(Extracted data entries)
>>

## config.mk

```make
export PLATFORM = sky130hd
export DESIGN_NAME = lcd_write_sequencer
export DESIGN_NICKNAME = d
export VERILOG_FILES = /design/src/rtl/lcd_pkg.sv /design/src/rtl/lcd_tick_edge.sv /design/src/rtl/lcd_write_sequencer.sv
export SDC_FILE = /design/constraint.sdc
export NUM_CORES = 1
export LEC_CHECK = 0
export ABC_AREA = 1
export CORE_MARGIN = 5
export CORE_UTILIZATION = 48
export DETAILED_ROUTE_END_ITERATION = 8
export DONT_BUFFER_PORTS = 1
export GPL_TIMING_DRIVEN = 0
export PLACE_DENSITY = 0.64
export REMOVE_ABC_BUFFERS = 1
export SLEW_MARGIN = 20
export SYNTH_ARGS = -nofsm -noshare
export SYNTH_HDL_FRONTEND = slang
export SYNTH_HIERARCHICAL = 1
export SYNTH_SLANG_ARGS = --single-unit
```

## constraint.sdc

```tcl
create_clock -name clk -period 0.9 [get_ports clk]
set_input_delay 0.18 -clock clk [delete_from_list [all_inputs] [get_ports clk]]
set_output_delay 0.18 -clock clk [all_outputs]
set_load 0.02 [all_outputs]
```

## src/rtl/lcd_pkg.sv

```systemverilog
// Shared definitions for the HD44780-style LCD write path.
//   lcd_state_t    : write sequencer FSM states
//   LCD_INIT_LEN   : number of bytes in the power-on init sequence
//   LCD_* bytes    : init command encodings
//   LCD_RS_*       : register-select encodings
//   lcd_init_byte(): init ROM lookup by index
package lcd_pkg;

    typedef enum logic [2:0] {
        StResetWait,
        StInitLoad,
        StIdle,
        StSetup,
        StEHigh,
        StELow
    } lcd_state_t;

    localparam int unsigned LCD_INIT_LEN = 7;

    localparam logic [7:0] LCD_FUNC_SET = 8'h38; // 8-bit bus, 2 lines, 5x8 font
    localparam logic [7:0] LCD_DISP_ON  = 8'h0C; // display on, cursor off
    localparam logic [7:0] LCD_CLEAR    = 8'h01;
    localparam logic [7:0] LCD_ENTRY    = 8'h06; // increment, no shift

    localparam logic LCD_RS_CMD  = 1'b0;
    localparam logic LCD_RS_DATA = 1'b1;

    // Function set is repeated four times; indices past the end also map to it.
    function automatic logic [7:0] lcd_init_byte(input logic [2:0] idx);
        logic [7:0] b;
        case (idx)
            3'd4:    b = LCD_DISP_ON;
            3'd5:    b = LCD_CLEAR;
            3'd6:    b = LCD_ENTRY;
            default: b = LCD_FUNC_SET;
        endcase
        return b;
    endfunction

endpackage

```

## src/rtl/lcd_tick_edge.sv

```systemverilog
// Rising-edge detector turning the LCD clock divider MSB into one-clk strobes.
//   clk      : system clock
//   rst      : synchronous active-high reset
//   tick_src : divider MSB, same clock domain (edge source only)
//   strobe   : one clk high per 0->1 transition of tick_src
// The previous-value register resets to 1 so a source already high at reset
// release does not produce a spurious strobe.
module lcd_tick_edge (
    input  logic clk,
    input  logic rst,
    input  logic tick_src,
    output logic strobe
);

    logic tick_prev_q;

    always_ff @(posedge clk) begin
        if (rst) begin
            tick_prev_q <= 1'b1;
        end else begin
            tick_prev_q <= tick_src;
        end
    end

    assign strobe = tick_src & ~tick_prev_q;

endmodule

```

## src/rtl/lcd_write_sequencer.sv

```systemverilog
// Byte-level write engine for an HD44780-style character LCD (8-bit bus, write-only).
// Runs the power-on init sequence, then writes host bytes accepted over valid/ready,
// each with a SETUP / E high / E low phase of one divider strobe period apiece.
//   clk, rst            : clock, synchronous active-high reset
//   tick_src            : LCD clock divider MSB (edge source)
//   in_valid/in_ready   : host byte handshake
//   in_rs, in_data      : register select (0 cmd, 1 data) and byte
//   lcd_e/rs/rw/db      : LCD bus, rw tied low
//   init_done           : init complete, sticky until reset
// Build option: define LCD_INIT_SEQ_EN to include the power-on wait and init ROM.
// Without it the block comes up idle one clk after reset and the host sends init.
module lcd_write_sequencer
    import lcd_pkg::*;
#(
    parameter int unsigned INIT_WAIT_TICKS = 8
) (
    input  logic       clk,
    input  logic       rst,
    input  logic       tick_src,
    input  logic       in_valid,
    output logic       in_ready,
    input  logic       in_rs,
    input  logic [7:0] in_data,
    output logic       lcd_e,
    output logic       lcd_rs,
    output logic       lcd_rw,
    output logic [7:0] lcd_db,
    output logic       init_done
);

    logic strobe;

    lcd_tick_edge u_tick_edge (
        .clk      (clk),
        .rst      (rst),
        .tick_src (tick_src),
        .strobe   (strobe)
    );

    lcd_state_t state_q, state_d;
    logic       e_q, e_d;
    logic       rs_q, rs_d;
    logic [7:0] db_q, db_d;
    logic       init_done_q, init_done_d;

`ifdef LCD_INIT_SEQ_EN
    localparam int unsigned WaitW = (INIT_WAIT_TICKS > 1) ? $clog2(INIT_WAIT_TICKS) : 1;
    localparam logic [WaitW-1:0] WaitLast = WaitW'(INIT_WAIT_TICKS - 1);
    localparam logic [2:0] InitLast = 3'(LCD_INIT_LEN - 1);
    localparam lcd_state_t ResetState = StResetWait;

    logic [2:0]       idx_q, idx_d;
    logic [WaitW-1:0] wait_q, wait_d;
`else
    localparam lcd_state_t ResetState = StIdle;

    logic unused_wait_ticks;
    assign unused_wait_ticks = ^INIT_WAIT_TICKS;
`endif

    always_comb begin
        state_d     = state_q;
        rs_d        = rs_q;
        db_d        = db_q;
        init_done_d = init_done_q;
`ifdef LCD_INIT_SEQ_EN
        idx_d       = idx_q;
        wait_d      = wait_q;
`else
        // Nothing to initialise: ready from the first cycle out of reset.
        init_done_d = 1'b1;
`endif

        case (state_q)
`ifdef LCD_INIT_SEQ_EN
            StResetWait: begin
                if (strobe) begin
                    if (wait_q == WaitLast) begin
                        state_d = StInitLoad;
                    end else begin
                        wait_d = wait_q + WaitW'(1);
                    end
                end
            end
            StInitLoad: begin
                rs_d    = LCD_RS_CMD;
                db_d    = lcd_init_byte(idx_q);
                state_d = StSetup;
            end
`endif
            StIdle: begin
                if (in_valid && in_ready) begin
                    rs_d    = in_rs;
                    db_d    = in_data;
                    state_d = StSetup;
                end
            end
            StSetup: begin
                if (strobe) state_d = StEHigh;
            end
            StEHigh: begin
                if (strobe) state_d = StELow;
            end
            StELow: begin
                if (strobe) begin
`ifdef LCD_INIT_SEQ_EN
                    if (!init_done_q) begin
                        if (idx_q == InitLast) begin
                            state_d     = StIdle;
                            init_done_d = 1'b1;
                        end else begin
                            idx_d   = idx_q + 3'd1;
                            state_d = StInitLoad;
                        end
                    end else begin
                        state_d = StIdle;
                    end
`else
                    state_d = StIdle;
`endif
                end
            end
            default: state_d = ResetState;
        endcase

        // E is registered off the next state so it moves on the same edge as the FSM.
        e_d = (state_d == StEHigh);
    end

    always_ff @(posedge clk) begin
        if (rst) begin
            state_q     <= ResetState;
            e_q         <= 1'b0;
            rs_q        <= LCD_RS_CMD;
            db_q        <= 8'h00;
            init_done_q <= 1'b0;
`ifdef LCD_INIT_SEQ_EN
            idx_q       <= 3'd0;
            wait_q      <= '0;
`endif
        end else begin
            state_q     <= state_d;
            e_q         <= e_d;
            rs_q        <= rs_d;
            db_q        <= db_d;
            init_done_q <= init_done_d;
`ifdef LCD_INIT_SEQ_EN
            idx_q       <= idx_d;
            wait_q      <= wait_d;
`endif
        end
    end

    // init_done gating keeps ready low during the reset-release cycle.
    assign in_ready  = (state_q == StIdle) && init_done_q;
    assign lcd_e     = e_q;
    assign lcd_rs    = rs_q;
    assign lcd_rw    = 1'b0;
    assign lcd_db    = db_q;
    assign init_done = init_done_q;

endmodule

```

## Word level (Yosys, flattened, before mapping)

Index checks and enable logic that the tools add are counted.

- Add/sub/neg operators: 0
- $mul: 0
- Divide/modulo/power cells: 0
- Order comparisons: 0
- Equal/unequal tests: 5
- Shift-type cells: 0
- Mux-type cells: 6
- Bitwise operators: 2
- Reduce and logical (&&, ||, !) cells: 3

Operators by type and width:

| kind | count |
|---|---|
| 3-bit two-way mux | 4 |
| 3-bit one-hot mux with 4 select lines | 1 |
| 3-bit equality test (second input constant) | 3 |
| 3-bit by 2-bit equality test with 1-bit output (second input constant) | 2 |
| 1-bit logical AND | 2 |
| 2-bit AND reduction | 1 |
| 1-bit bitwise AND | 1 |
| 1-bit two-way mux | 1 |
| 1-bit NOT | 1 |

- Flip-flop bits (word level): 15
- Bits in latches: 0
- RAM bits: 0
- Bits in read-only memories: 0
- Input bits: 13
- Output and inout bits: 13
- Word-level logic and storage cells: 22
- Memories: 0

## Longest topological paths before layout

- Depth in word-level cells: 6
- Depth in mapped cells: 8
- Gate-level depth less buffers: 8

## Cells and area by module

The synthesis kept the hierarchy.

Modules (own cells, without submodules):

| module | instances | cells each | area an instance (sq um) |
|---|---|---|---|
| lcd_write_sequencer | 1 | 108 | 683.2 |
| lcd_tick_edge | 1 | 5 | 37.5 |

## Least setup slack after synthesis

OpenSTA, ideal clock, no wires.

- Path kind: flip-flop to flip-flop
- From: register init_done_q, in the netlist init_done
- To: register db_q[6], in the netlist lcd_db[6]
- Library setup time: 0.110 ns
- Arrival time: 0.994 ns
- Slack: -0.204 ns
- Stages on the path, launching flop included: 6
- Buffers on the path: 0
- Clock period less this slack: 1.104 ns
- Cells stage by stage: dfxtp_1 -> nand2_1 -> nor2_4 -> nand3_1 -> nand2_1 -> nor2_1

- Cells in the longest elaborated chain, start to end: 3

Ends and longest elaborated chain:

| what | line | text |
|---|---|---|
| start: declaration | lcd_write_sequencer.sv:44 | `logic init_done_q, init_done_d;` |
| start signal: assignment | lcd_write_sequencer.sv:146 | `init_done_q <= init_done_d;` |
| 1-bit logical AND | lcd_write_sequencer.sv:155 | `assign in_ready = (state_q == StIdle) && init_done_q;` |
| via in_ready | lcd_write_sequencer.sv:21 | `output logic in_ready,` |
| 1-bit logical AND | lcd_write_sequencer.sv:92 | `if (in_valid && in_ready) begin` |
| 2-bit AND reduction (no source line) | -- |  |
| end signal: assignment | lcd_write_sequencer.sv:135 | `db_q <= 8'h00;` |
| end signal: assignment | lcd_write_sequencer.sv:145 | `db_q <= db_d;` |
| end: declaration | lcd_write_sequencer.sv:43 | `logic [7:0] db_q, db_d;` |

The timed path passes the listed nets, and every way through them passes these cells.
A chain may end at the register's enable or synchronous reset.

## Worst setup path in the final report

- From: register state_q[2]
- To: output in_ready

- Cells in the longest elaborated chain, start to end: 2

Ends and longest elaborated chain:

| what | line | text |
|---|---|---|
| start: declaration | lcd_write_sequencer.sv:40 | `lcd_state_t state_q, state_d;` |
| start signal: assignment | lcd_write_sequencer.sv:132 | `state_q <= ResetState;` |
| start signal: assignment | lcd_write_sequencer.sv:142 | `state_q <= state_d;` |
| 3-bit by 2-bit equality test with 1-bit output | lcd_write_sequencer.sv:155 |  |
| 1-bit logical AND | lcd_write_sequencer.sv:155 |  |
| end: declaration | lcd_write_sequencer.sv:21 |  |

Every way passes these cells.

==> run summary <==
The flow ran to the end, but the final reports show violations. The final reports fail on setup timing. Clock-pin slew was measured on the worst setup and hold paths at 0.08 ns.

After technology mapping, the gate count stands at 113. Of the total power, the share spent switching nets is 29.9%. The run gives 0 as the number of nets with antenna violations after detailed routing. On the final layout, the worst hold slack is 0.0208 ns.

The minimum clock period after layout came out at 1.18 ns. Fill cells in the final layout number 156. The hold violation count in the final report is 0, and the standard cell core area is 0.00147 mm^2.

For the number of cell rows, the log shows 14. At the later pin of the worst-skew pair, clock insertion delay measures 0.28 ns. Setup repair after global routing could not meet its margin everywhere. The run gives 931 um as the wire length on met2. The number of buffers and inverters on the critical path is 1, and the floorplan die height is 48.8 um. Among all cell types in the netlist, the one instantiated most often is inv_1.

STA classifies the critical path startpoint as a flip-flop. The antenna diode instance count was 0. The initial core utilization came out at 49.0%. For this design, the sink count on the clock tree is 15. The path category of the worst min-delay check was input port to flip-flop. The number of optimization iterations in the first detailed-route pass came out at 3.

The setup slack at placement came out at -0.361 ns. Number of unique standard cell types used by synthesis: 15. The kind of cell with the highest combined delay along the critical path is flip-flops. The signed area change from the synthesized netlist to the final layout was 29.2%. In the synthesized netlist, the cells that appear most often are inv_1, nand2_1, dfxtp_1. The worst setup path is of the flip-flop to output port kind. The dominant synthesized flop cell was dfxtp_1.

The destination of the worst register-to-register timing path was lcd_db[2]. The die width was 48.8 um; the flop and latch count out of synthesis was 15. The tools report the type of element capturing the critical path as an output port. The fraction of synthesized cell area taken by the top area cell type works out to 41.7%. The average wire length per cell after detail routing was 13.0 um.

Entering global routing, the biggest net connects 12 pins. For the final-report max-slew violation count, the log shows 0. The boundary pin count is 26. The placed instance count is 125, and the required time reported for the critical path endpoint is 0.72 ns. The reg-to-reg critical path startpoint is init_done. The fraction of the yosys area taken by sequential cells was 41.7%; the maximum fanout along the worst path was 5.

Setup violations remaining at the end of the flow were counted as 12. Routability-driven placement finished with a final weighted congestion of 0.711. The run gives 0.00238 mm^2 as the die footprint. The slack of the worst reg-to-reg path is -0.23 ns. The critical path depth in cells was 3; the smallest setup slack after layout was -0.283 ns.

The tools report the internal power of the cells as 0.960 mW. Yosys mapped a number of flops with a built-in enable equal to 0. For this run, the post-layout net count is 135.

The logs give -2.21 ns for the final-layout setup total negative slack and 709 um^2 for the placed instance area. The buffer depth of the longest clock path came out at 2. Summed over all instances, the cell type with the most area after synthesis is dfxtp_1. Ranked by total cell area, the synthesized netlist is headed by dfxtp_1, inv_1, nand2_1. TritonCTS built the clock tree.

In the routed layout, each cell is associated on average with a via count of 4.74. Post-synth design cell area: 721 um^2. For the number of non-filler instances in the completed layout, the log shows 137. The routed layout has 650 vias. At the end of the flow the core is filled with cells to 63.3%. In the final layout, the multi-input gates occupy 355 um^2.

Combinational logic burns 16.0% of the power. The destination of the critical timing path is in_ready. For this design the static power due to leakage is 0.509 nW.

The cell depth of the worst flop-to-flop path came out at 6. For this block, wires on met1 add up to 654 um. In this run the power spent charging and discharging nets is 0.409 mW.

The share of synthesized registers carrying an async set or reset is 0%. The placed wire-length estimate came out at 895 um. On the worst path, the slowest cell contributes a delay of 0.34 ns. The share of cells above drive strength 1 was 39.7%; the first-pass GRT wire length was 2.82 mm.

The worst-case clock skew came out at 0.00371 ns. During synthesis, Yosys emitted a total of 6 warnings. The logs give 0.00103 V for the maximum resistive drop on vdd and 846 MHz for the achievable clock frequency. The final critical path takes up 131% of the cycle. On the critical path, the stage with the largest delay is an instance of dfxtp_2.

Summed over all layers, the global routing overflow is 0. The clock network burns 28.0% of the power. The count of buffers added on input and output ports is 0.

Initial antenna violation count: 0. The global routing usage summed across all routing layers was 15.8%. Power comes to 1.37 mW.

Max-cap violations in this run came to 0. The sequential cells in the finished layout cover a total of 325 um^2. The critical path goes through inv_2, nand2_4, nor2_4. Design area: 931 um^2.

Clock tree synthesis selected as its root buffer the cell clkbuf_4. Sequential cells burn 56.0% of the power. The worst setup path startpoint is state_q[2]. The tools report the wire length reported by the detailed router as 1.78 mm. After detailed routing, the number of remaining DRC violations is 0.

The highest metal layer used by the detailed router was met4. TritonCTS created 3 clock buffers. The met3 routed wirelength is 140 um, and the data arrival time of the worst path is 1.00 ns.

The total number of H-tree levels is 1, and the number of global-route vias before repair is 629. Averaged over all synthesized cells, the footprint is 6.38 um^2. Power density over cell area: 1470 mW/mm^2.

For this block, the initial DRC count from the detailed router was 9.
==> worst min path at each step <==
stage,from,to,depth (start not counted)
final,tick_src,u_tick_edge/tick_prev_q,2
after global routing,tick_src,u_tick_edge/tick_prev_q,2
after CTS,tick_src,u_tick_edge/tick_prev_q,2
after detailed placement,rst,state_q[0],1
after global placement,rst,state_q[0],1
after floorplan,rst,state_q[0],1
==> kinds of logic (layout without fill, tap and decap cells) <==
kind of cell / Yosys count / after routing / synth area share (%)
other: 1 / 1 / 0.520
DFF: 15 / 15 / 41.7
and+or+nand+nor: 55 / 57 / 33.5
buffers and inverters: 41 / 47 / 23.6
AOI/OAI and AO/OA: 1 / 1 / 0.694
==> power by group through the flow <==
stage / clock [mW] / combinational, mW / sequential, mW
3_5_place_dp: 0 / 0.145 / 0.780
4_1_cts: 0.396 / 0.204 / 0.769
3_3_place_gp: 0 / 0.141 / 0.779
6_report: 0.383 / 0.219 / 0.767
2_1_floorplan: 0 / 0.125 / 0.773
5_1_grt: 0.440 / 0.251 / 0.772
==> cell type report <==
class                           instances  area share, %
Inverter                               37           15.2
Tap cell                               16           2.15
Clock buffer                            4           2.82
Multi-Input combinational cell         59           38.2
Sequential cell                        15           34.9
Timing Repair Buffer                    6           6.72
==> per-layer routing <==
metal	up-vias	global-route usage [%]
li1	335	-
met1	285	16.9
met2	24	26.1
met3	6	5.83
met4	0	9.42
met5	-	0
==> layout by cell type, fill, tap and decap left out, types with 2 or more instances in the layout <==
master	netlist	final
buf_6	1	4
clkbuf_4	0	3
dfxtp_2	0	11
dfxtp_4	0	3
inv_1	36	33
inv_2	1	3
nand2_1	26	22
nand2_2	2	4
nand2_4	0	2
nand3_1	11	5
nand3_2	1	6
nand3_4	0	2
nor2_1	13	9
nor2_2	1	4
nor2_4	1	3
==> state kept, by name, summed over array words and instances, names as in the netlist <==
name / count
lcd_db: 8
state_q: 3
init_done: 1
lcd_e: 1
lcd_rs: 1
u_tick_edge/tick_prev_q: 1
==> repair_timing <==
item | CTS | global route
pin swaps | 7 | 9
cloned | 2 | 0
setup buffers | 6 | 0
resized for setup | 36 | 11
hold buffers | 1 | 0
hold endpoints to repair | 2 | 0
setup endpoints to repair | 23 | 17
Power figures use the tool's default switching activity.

<<
>>

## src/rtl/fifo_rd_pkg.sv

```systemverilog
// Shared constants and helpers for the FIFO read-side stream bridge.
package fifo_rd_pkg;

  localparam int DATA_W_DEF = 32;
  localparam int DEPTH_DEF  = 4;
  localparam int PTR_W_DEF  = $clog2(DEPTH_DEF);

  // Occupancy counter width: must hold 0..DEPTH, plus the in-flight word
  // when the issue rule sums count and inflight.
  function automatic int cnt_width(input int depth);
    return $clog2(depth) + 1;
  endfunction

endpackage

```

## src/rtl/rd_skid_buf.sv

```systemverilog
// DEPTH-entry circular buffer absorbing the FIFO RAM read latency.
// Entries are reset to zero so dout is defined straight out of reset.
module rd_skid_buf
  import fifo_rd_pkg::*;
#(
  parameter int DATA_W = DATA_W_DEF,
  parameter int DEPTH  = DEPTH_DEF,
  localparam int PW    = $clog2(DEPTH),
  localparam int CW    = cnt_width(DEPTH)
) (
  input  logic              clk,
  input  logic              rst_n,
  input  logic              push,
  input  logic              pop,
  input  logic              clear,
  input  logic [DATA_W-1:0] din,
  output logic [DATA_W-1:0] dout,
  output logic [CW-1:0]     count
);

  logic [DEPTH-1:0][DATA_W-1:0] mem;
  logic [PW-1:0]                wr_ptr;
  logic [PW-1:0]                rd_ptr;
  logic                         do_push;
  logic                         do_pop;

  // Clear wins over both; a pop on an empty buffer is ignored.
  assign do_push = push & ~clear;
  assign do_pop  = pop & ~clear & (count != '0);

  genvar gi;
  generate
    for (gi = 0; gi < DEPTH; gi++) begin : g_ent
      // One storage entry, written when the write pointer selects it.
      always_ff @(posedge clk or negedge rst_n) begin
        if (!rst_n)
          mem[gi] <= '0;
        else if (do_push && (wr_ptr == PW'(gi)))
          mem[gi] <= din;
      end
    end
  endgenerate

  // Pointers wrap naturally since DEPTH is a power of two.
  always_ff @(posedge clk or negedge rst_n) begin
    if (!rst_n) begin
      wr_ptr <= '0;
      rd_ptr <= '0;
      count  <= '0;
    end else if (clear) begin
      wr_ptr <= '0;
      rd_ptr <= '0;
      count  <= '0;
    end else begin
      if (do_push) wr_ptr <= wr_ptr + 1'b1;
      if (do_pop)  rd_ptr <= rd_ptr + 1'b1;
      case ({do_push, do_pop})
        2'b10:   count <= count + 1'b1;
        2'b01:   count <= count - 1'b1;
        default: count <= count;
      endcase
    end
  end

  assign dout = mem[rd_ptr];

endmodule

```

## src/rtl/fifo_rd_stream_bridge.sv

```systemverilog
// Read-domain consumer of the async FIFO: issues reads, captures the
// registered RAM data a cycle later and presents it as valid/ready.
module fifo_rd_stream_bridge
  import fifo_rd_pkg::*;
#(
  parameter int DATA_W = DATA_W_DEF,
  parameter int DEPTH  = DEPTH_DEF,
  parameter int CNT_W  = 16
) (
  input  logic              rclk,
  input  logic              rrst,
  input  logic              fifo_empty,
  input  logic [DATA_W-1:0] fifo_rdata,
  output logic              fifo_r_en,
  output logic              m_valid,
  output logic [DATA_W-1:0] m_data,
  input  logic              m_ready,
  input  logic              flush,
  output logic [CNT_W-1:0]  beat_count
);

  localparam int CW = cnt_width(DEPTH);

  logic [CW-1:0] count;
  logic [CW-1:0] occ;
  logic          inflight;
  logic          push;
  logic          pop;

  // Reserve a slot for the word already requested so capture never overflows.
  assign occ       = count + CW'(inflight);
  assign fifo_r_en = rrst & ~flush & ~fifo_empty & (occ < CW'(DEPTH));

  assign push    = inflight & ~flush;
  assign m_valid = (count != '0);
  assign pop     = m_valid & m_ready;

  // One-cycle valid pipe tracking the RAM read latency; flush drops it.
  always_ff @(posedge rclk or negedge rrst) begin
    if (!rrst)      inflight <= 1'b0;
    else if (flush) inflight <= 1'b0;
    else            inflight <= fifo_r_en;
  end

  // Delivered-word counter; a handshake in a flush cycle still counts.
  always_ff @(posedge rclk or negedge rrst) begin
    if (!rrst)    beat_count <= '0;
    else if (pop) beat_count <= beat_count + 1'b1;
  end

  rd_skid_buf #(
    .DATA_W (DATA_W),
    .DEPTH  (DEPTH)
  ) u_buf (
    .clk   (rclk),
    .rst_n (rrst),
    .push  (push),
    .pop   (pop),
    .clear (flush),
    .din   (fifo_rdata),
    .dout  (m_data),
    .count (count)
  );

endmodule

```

<<

--- Instructions for the task ---
Look through the records above and please copy every line in which the string "dout" occurs.

--- Answer area ---
// Entries are reset to zero so dout is defined straight out of reset.
  output logic [DATA_W-1:0] dout,
  assign dout = mem[rd_ptr];
    .dout  (m_data),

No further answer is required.